# SUPPLIED MATERIAL
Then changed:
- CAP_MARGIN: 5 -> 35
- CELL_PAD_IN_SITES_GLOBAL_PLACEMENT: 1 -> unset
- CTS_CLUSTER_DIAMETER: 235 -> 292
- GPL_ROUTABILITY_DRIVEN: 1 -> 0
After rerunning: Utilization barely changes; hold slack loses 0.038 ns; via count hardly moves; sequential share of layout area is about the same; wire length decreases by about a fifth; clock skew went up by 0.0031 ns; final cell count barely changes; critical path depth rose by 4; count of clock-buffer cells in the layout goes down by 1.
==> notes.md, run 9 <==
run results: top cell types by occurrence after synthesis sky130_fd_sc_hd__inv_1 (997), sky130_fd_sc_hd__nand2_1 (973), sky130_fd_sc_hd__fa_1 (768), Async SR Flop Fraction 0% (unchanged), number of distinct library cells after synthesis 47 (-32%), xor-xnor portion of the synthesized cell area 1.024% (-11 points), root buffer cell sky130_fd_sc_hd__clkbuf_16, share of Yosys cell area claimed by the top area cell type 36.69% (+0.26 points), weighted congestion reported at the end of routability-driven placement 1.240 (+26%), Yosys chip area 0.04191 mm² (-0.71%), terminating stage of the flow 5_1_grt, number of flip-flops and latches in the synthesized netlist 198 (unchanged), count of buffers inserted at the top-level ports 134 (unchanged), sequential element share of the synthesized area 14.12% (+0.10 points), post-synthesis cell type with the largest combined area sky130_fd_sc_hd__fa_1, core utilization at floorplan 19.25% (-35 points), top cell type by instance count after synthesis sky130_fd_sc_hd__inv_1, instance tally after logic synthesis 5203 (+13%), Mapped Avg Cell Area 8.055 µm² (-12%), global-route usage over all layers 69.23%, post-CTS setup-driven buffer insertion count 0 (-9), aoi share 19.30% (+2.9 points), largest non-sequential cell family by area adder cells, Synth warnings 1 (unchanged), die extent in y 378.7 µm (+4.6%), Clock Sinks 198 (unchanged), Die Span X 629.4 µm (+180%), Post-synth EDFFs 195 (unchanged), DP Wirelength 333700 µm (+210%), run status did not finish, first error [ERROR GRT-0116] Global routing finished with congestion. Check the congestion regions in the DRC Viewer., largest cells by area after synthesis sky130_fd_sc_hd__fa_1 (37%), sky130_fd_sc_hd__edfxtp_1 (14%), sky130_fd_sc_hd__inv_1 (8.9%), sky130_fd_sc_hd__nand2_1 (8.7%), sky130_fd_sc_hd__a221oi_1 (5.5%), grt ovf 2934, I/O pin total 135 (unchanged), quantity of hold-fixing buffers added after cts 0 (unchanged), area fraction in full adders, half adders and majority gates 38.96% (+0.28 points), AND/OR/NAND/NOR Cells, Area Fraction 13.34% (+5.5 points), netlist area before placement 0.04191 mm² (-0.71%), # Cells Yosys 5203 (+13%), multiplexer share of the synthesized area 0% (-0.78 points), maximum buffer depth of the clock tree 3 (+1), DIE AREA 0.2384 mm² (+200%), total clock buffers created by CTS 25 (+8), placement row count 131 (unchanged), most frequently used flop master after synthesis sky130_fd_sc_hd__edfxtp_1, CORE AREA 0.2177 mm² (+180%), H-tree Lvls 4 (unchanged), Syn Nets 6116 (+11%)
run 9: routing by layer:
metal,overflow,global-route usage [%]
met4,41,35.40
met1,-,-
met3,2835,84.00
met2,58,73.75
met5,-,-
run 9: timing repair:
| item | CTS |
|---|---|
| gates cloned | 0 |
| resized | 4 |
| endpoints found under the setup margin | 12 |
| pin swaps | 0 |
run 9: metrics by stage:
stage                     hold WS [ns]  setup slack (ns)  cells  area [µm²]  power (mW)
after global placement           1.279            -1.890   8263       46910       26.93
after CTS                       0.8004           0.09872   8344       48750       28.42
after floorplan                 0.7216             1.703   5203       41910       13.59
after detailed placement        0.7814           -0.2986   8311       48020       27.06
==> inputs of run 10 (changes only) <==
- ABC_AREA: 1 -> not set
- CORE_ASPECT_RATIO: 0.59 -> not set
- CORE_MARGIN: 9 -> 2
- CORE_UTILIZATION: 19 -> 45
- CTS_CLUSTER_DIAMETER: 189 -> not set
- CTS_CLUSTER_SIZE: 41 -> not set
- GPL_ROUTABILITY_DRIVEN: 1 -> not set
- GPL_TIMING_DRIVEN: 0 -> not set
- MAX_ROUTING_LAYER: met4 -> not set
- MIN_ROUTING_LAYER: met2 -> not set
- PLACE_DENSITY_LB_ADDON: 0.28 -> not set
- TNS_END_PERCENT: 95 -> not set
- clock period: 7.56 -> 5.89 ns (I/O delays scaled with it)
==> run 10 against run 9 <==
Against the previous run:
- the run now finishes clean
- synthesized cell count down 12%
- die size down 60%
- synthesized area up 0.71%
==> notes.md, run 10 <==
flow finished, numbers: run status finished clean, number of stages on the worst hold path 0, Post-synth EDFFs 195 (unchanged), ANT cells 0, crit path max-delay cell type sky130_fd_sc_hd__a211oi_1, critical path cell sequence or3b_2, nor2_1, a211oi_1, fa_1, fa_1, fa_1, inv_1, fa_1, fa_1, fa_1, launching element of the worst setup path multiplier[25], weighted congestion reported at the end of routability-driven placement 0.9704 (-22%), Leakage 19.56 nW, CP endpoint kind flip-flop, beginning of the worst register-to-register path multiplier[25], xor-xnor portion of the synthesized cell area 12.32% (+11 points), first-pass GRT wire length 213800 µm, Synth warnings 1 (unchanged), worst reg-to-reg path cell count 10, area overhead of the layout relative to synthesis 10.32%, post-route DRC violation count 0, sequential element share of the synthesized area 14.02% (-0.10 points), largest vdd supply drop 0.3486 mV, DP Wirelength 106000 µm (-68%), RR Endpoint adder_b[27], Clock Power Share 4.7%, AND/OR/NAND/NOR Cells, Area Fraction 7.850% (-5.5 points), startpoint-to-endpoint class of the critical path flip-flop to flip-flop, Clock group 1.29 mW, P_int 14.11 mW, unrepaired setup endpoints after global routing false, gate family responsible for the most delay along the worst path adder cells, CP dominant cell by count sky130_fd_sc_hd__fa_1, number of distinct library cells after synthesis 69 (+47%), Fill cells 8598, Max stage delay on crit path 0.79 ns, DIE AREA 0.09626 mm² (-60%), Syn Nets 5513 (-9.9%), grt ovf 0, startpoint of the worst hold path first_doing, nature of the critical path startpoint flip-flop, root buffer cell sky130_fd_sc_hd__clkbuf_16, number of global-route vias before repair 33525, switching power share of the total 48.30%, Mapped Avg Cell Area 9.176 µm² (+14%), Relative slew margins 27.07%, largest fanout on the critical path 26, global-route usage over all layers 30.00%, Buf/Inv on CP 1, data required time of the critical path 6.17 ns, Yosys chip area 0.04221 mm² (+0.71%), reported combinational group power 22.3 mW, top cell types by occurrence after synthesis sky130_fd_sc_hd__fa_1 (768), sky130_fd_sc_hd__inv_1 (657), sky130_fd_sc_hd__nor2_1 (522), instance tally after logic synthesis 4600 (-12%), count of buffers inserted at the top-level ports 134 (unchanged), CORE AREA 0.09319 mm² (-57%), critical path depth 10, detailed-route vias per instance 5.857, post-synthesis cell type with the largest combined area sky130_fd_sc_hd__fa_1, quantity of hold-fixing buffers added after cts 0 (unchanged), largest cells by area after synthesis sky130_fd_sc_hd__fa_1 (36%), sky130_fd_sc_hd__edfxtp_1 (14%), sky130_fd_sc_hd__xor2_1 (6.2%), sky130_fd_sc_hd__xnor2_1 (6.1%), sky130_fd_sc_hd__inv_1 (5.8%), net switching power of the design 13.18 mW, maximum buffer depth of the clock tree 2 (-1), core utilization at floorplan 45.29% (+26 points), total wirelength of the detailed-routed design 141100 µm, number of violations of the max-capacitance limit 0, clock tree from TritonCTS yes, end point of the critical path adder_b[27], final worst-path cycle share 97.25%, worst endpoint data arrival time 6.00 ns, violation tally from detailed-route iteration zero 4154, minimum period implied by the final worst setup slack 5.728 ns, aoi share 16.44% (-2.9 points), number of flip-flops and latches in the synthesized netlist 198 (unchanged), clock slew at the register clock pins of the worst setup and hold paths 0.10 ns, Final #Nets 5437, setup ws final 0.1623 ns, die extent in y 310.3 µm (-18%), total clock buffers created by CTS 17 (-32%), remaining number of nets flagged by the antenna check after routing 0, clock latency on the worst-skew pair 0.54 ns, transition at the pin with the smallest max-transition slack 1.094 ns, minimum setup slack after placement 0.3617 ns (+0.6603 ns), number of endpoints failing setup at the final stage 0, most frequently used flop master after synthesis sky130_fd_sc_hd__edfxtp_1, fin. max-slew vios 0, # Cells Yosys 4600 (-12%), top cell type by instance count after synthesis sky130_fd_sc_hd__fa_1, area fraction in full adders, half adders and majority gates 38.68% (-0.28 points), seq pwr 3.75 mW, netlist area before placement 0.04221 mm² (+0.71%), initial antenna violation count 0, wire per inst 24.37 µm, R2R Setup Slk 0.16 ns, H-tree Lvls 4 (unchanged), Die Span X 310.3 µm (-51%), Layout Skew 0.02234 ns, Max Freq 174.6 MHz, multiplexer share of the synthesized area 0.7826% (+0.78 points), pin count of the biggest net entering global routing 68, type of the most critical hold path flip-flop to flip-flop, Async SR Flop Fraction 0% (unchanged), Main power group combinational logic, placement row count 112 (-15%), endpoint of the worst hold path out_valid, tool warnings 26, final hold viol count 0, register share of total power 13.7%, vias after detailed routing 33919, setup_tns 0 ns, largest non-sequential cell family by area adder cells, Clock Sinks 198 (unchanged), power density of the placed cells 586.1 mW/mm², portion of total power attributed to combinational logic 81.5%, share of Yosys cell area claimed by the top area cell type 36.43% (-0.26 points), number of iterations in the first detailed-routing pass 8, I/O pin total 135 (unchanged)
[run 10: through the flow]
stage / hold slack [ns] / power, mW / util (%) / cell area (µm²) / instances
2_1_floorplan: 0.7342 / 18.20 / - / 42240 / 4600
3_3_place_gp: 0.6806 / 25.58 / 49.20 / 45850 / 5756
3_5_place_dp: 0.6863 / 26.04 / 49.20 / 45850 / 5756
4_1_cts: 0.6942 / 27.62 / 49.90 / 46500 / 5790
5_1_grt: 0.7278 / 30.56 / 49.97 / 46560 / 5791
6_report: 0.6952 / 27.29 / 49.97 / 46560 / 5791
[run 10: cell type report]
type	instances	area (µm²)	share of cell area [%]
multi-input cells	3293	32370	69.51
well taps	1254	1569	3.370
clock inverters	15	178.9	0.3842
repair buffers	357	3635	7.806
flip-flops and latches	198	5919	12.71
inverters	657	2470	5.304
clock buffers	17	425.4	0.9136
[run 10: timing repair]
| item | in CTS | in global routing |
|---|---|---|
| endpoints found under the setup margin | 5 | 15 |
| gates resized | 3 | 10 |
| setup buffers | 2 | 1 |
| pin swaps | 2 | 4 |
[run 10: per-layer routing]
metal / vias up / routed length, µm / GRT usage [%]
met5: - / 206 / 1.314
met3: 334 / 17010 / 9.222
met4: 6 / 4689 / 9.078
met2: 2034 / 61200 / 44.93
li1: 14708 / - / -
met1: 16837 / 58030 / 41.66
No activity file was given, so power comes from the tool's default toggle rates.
Setup of run 1:
// full_CAE
module full_CAE(
input [31:0] i1,
input [31:0] i2,
input [31:0] i3,
input [31:0] i4,
input [31:0] i5,
input [31:0] i6,
input [31:0] i7,
input [31:0] i8,
input dir,
input clk,
input reset,
input enable,
output [31:0] o1,
output [31:0] o2,
output [31:0] o3,
output [31:0] o4,
output [31:0] o5,
output [31:0] o6,
output [31:0] o7,
output [31:0] o8
);
clock: 2.23 ns
lec_check: 0
cap_margin: 20
core_margin: 2
core_utilization: 57
setup_slack_margin: 0.66
slew_margin: 20
run.sh (not shown) runs the stock make flow with config.mk's settings and CLKGATE_MAP_FILE=.
Every stage of run 1 finished as expected; the final checks, on the other hand, flagged negative setup slack, which means the layout fails.
==> flow/design.v (excerpt) <==
module riscv_core(
    input           sys_clk         ,
    input           sys_rst_n       ,
    output  reg     led_test        ,
    output          iram_cs         ,
    output  [11:0]  iram_addr       ,
    input   [31:0]  iram_rdata      ,
    output          dram_cs         ,
    output  [3:0]   dram_we         ,
    output  [11:0]  dram_addr       ,
    output  [31:0]  dram_wdata      ,
    input   [31:0]  dram_rdata      
);
reg     [31:0]  PC                          ;
wire    [31:0]  alu_add4_data               ; 
wire    [31:0]  pc_mux_data                 ;
wire    [31:0]  alu_imm_data                ;
wire    [31:0]  instruct_data               ;
wire    [31:0]  PC_line2_out                ;
wire    [31:0]  instruct_data_line2_out     ;
wire    [6:0]   instruct_op                 ;
wire    [2:0]   instruct_func3              ;
wire            ctrl_mux_sel                ;
wire            if_flush                    ;
wire            pc_mux_sel                  ;
wire            pc_stop                     ;
wire    [1:0]   imm_add_data0_sel           ;
wire    [1:0]   rd_data_sel                 ;
wire            rd_addr_sel                 ;
wire            reg_wr_imm                  ;
wire            reg_wr_wb                   ;
wire            mem2reg_sel                 ;
wire    [1:0]   exAlu_op                    ;
wire            mem_wr                      ;
wire            mem_rd                      ;
wire    [2:0]   mem_op                      ;
wire            exAlu_data1_sel             ;
wire            ctrl_mux_reg_wr             ;
wire            ctrl_mux_mem2reg_sel        ;
wire    [1:0]   ctrl_mux_exAlu_op           ;
wire            ctrl_mux_mem_wr             ;
wire            ctrl_mux_mem_rd             ;
wire    [2:0]   ctrl_mux_mem_op             ;
wire            ctrl_mux_exAlu_data1_sel    ;
wire    [4:0]   rs_reg1_addr                ;  
wire    [4:0]   rs_reg2_addr                ;  
wire    [31:0]  rs_reg1_rdata               ;
wire    [31:0]  rs_reg2_rdata               ;
wire    [31:0]  rd_wdata_mux                ;
wire    [4:0]   rd_addr_mux                 ;
wire            reg_wr_mux                  ;
wire    [31:0]  imm_gen_data                ;
  ...
Size: ~78000 um^2 of cells after synthesis.
make LEC_CHECK=0 ABC_AREA=1 CAP_MARGIN=10 CELL_PAD_IN_SITES_DETAIL_PLACEMENT=0 CELL_PAD_IN_SITES_GLOBAL_PLACEMENT=0 CORE_MARGIN=2 CORE_UTILIZATION=72 GPL_ROUTABILITY_DRIVEN=1 MIN_ROUTING_LAYER=met1 PLACE_DENSITY_LB_ADDON=0.2 SETUP_SLACK_MARGIN=0.64 SLEW_MARGIN=20 TNS_END_PERCENT=100 finish   # period 5.74 ns
run.sh (not shown) runs the stock make flow with config.mk's settings and CLKGATE_MAP_FILE=.
The baseline ended with an error in global routing on GRT-0232.
Edit:
==> flow/config.mk (replaced) <==
export PLATFORM = sky130hd
export DESIGN_NAME = riscv_core
export DESIGN_NICKNAME = riscv_core
export VERILOG_FILES = /design/flow/design.v
export SDC_FILE = /design/flow/constraint.sdc
export NUM_CORES = 4
export LEC_CHECK = 0
export CAP_MARGIN = 10
export CELL_PAD_IN_SITES_DETAIL_PLACEMENT = 0
export CELL_PAD_IN_SITES_GLOBAL_PLACEMENT = 1
export CORE_MARGIN = 2
export CORE_UTILIZATION = 49
export GPL_ROUTABILITY_DRIVEN = 1
export MIN_ROUTING_LAYER = met1
export SETUP_SLACK_MARGIN = 1.94
export SLEW_MARGIN = 20
export TNS_END_PERCENT = 15
==> flow/constraint.sdc (replaced) <==
create_clock -name core_clock -period 8.04 [get_ports {sys_clk}]
set_input_delay 1.6080 -clock core_clock [delete_from_list [all_inputs] [get_ports {sys_clk}]]
set_output_delay 1.6080 -clock core_clock [all_outputs]
set_load 0.01 [all_outputs]
Effect: Now the flow ran to the end with no violations. Synthesized area fell by 5.0%. Synthesized cell count fell by 22%. Die area rose by 39%.
Edit:
==> flow/config.mk (replaced) <==
export PLATFORM = sky130hd
export DESIGN_NAME = riscv_core
export DESIGN_NICKNAME = riscv_core
export VERILOG_FILES = /design/flow/design.v
export SDC_FILE = /design/flow/constraint.sdc
export NUM_CORES = 4
export LEC_CHECK = 0
export CAP_MARGIN = 20
export CELL_PAD_IN_SITES_DETAIL_PLACEMENT = 1
export CELL_PAD_IN_SITES_GLOBAL_PLACEMENT = 1
export CORE_MARGIN = 2
export CORE_UTILIZATION = 30
export GPL_ROUTABILITY_DRIVEN = 1
export PLACE_DENSITY = 0.45
export SLEW_MARGIN = 20
==> flow/constraint.sdc (replaced) <==
create_clock -name core_clock -period 10.0 [get_ports {sys_clk}]
set_input_delay 2.0000 -clock core_clock [delete_from_list [all_inputs] [get_ports {sys_clk}]]
set_output_delay 2.0000 -clock core_clock [all_outputs]
set_load 0.01 [all_outputs]
Worst setup slack is better by 0.60 ns.
Routed wire length increases by about 20%.
Final area increases by 1.3%.
Sequential share of layout area decreases by 0.49 points.
Via count decreases by about 3.7%.
Power decreases by 15%.
Worst hold slack is better by 0.0036 ns.
Edit:
==> flow/constraint.sdc (replaced) <==
create_clock -name core_clock -period 7.76 [get_ports {sys_clk}]
set_input_delay 1.5520 -clock core_clock [delete_from_list [all_inputs] [get_ports {sys_clk}]]
set_output_delay 1.5520 -clock core_clock [all_outputs]
set_load 0.01 [all_outputs]
What happened: The new run completed with no timing, DRC or antenna violations; clock skew drops by 0.045 ns; via count climbs by 0.33%; total power climbs by 29%; cell count climbs by 1.3%; utilization climbs by 0.61 points; clock-buffer cell count drops by 3; non-clock buffer count climbs by 148; sequential share of layout area drops by 0.66 points; final area climbs by 1.7%.

---

## fjord
Starting RTL as in the previous note.
export LEC_CHECK = 0
export CAP_MARGIN = 5
export CELL_PAD_IN_SITES_DETAIL_PLACEMENT = 1
export CELL_PAD_IN_SITES_GLOBAL_PLACEMENT = 0
export CORE_ASPECT_RATIO = 0.57
export CORE_MARGIN = 2
export CORE_UTILIZATION = 42
export CTS_CLUSTER_DIAMETER = 55
export GPL_ROUTABILITY_DRIVEN = 0
export GPL_TIMING_DRIVEN = 1
export MIN_ROUTING_LAYER = met2
export SLEW_MARGIN = 30
create_clock -name core_clock -period 4.7 [get_ports {sys_clk}]
fjord failed in 5_1_grt with GRT-0116.
What maple does differently from fjord at the input level:
Settings: CAP_MARGIN now 20, was 5; CELL_PAD_IN_SITES_DETAIL_PLACEMENT now 0, was 1; GPL_TIMING_DRIVEN no longer set, was 1; SLEW_MARGIN now 20, was 30; CTS_CLUSTER_DIAMETER no longer set, was 55; GPL_ROUTABILITY_DRIVEN now 1, was 0; CORE_UTILIZATION now 61, was 42; CORE_ASPECT_RATIO no longer set, was 0.57; PLACE_DENSITY now 0.45, previously not set; SETUP_SLACK_MARGIN now 1.6, previously not set; MIN_ROUTING_LAYER no longer set, was met2; the clock period (ns, I/O delays scaled along) now 5.51, was 4.7.
### Flow results
The flow ended early for maple: it failed with a tool error in 5_1_grt. Relative to fjord, the die size measured on maple has decreased by more than a quarter. Going from fjord to maple, post-synthesis mux area share comparable; number of post-CTS setup repair buffers now larger; placed wire-length estimate now smaller; synthesized area comparable. The cell row count of maple exceeds that of fjord by 9.5%. Relative to fjord, vertical die dimension has increased by 31 um in maple. Lower number of instances resized during post-cts repair was reported by fjord, not maple. maple: number of cells in the design after placement 1193 below fjord. maple and fjord ended up with nearly the same post-synth area from yosys stat.
What tundra does differently from maple at the input level:
Settings: changing CELL_PAD_IN_SITES_GLOBAL_PLACEMENT from 0 to 1; changing SETUP_SLACK_MARGIN from 1.6 to 1.32; changing CORE_UTILIZATION from 61 to 52; setting CTS_CLUSTER_SIZE to 20 for the first time; changing the clock period (ns, I/O delays scaled along) from 5.51 to 4.95.
Notes after the runs:
maple did not finish; the tool stopped in 5_1_grt with error GRT-0116. Final checks on tundra, whose flow otherwise completed, came back failing, citing setup timing. From tundra to maple, number of ports placed on the die boundary did not move at all. Looking at core area across both flows, tundra is the weaker of the two, with maple ahead. For the standard-cell row count, tundra came in about 9% higher than maple did. tundra vs maple on total half-perimeter wirelength after legalization and detailed placement: tundra is the higher one. In the reports for tundra and maple, the smaller placement-stage cell area belongs to maple. Comparing maple against tundra, there is no change at all in synthesized area. Of tundra and maple, it is tundra that has the higher area enclosed by the die boundary.
--- input diff tundra..yarrow ---
Settings: CORE_UTILIZATION changed from 52 to 30; SETUP_SLACK_MARGIN removed (was 1.32); CTS_CLUSTER_SIZE removed (was 20); CELL_PAD_IN_SITES_DETAIL_PLACEMENT changed from 0 to 1; the clock period (ns, I/O delays scaled along) changed from 4.95 to 11.8.
--- outcome ---
yarrow closes out successfully: all stages finished, all timing, DRC and antenna checks passed. Summary of yarrow over tundra: via count of the first global-routing pass lost 6222; setup slack picked up an extra 3.75 ns; met1 global-route usage lost 15 points; die size picked up an extra 0.11 mm^2. Looking at routed wire length on met2 across tundra and yarrow, the one that comes out higher is yarrow. Comparing tundra and yarrow, the higher layout net count is on tundra.
diff inputs: yarrow => indigo
Settings: changing CORE_UTILIZATION from 30 to 18; changing the clock period (ns, I/O delays scaled along) from 11.8 to 7.76.
--- outcome ---
In the reports for indigo and yarrow, the smaller critical path arrival belongs to indigo. Of the two values seen for worst-path cell with the longest stage delay, mux2i_2 was produced by indigo and clkdlybuf4s50_1 by yarrow. Changes observed in indigo relative to yarrow: total number of vias climbed 1141; maximum buffer depth of the clock tree now larger; worst setup slack for register-to-register paths lost 3.51 ns; area of placed instances now sits higher. From yarrow to indigo the numbers moved as follows: critical path depth shows no meaningful change; leakage component of the power shows an increase of 2.1%; met3 layer wire length in the routed design shows an increase of 12%.
Power and IR drop assume default switching activity.
Setup of alpha:
Design SimulatedDevice, start of the top module:
module SimulatedDevice(
    input[1:0] global_state,
    input sys_clk,
    input rx,
    output tx,
    input turn_left_signal,
    input turn_right_signal,
    input move_forward_signal,
    input move_backward_signal,
    input place_barrier_signal,
    input destroy_barrier_signal,
    input rst,
    input clutch,
    input throttle,
    input brake,
    input power_on,
    input power_off,
    output front_detector,
    output back_detector,
    output left_detector,
    output right_detector,
    output move_backward_light,
    output move_forward_light,
    output turn_left_light,
    output turn_right_light,
    output power_light,
    output reg [2:0] state_light,
    output reg [3:0] moving_light,
    output [7:0] seg1,
    output [7:0] seg2,
    output [7:0] an
    );
Size: ~57 I/O pins, roughly 32000 um^2 of cells after synthesis.
export LEC_CHECK = 0
export ABC_AREA = 1
export CAP_MARGIN = 20
export CORE_MARGIN = 2
export CORE_UTILIZATION = 71
export CTS_CLUSTER_DIAMETER = 373
export CTS_CLUSTER_SIZE = 100
export SETUP_SLACK_MARGIN = 1.77
export SLEW_MARGIN = 20
create_clock -name core_clock -period 13.4 [get_ports {sys_clk}]
run.sh (not shown) runs the stock make flow with config.mk's settings and CLKGATE_MAP_FILE=.
Flow for alpha halted at 5_1_grt, error code ODB-0269.
Inputs modified between alpha and beta:
- swapping 71 for 41 in CORE_UTILIZATION
- clearing ABC_AREA, which used to be 1
- clearing SETUP_SLACK_MARGIN, which used to be 1.77
- clearing CTS_CLUSTER_DIAMETER, which used to be 373
- clearing CTS_CLUSTER_SIZE, which used to be 100
- swapping 13.4 for 23.9 in the clock period (ns, I/O delays scaled along)
[summary]
beta finished every stage and its layout cleared the timing, DRC and antenna checks. What ended alpha was a tool error in 5_1_grt; the run never finished. Compared with alpha, beta shows a higher fraction of synthesized cell area in xor and xnor cells. Summary of beta over alpha: post-synthesis share of cell area spent on and, or, nand and nor gates fell 14 points; post-synthesis instance area rose 2200 um^2; maximum count of clock buffers along a single path about even.
Relative to beta, the following input files were edited for gamma:
- ABC_AREA now 1, previously not set
- CORE_UTILIZATION now 65, was 41
- SETUP_SLACK_MARGIN now -0.8, previously not set
- the clock period (ns, I/O delays scaled along) now 13.3, was 23.9
==> comparison <==
- gamma had finished all stages when the layout checks came back failing, citing negative setup slack.
- Compared with beta, gamma shows a higher adder-cell share of the synthesized area.
- gamma — chip area from the yosys synthesis statistics 6.3% lower, beta as reference
- beta was routed with fewer vias than gamma.
- When gamma is set beside beta, its transition at the pin with the smallest max-transition slack turns out to be 0.087 ns larger.
- beta has a lower synthesized cell count than gamma.
- Of gamma and beta, the lower placed instance count belongs to beta.
- Fraction of power consumed by the clock network in gamma is 1.0 points below beta.
Inputs modified between gamma and delta:
- swapping 65 for 18 in CORE_UTILIZATION
- clearing ABC_AREA, which used to be 1
- clearing SETUP_SLACK_MARGIN, which used to be -0.8
- swapping 13.3 for 39.5 in the clock period (ns, I/O delays scaled along)
--- outcome ---
Across gamma and delta, a clean result was obtained everywhere but in gamma.
The layout from gamma, despite a flow that completed every stage, fails the layout checks, with the failing checks listed as negative setup slack.
Number of cells after detailed placement (delta over gamma): increase, about 15%
Taking gamma as the reference, in delta routed via count -3267, mean number of vias per cell fell about 20%, area of the die went up by 140000 um^2, total power moved down, weighted congestion reported at the end of routability-driven placement moved down.
Biggest fanout along the worst timing path: delta vs gamma up 19
On non-clock buffer count: between gamma and delta, it ends up higher for gamma.
Higher count of clock-buffer cells in the layout goes to delta over gamma.

* * *

Starting RTL as in the previous note.
// SimulatedDevice
module SimulatedDevice(
    input[1:0] global_state,
    input sys_clk,
    input rx,
    output tx,
    input turn_left_signal,
    input turn_right_signal,
    input move_forward_signal,
    input move_backward_signal,
    input place_barrier_signal,
    input destroy_barrier_signal,
    input rst,
    input clutch,
    input throttle,
    input brake,
    input power_on,
    input power_off,
    output front_detector,
    output back_detector,
    output left_detector,
    output right_detector,
    output move_backward_light,
    output move_forward_light,
    output turn_left_light,
    output turn_right_light,
    output power_light,
    output reg [2:0] state_light,
    output reg [3:0] moving_light,
    output [7:0] seg1,
    output [7:0] seg2,
    output [7:0] an
    );
export LEC_CHECK = 0
export ABC_AREA = 1
export CAP_MARGIN = 20
export CORE_ASPECT_RATIO = 1.57
export CORE_MARGIN = 4
export CORE_UTILIZATION = 41
export SLEW_MARGIN = 20
export TNS_END_PERCENT = 10
create_clock -name core_clock -period 22.6 [get_ports {sys_clk}]
The starting point produced a clean layout.
Then changed:
- CORE_ASPECT_RATIO: 1.57 -> default
- CORE_MARGIN: 4 -> 2
- CORE_UTILIZATION: 41 -> 58
- TNS_END_PERCENT: 10 -> default
- clock period: 22.6 -> 17.0 ns (I/O delays scaled with it)
Critical path depth is higher by 4.
Wire length shrinks by a few percent.
Area after synthesis stays the same.
Register-to-register slack gets worse by 3.3 ns.
Global-route usage came out higher by 6.4 points.
Total power went up by well over a third.
Non-clock buffer count increases by 205.
Final area increases by a few percent.
Then changed:
- CORE_UTILIZATION: 58 -> 72
- CTS_CLUSTER_DIAMETER: default -> 361
- PLACE_DENSITY: default -> 0.42
- clock period: 17.0 -> 17.3 ns (I/O delays scaled with it)
Effect:
- The new run finished clean
- via count came out higher by 2.7%
- hold slack stays flat
- total power decreases by about 6%
- register-to-register slack gets worse by 0.11 ns
Power figures rest on the tool's default switching activity, not on a simulated workload.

# WHAT THE EXERCISE ASKS
A verbatim transcription is needed of the lines above, starting at the line with "- CORE_ASPECT_RATIO: 0.59 -> not set" and ending at the line with "- GPL_TIMING_DRIVEN: 0 -> not set", both included, and of nothing else.

# FINISHED EXERCISE
- CORE_ASPECT_RATIO: 0.59 -> not set
- CORE_MARGIN: 9 -> 2
- CORE_UTILIZATION: 19 -> 45
- CTS_CLUSTER_DIAMETER: 189 -> not set
- CTS_CLUSTER_SIZE: 41 -> not set
- GPL_ROUTABILITY_DRIVEN: 1 -> not set
- GPL_TIMING_DRIVEN: 0 -> not set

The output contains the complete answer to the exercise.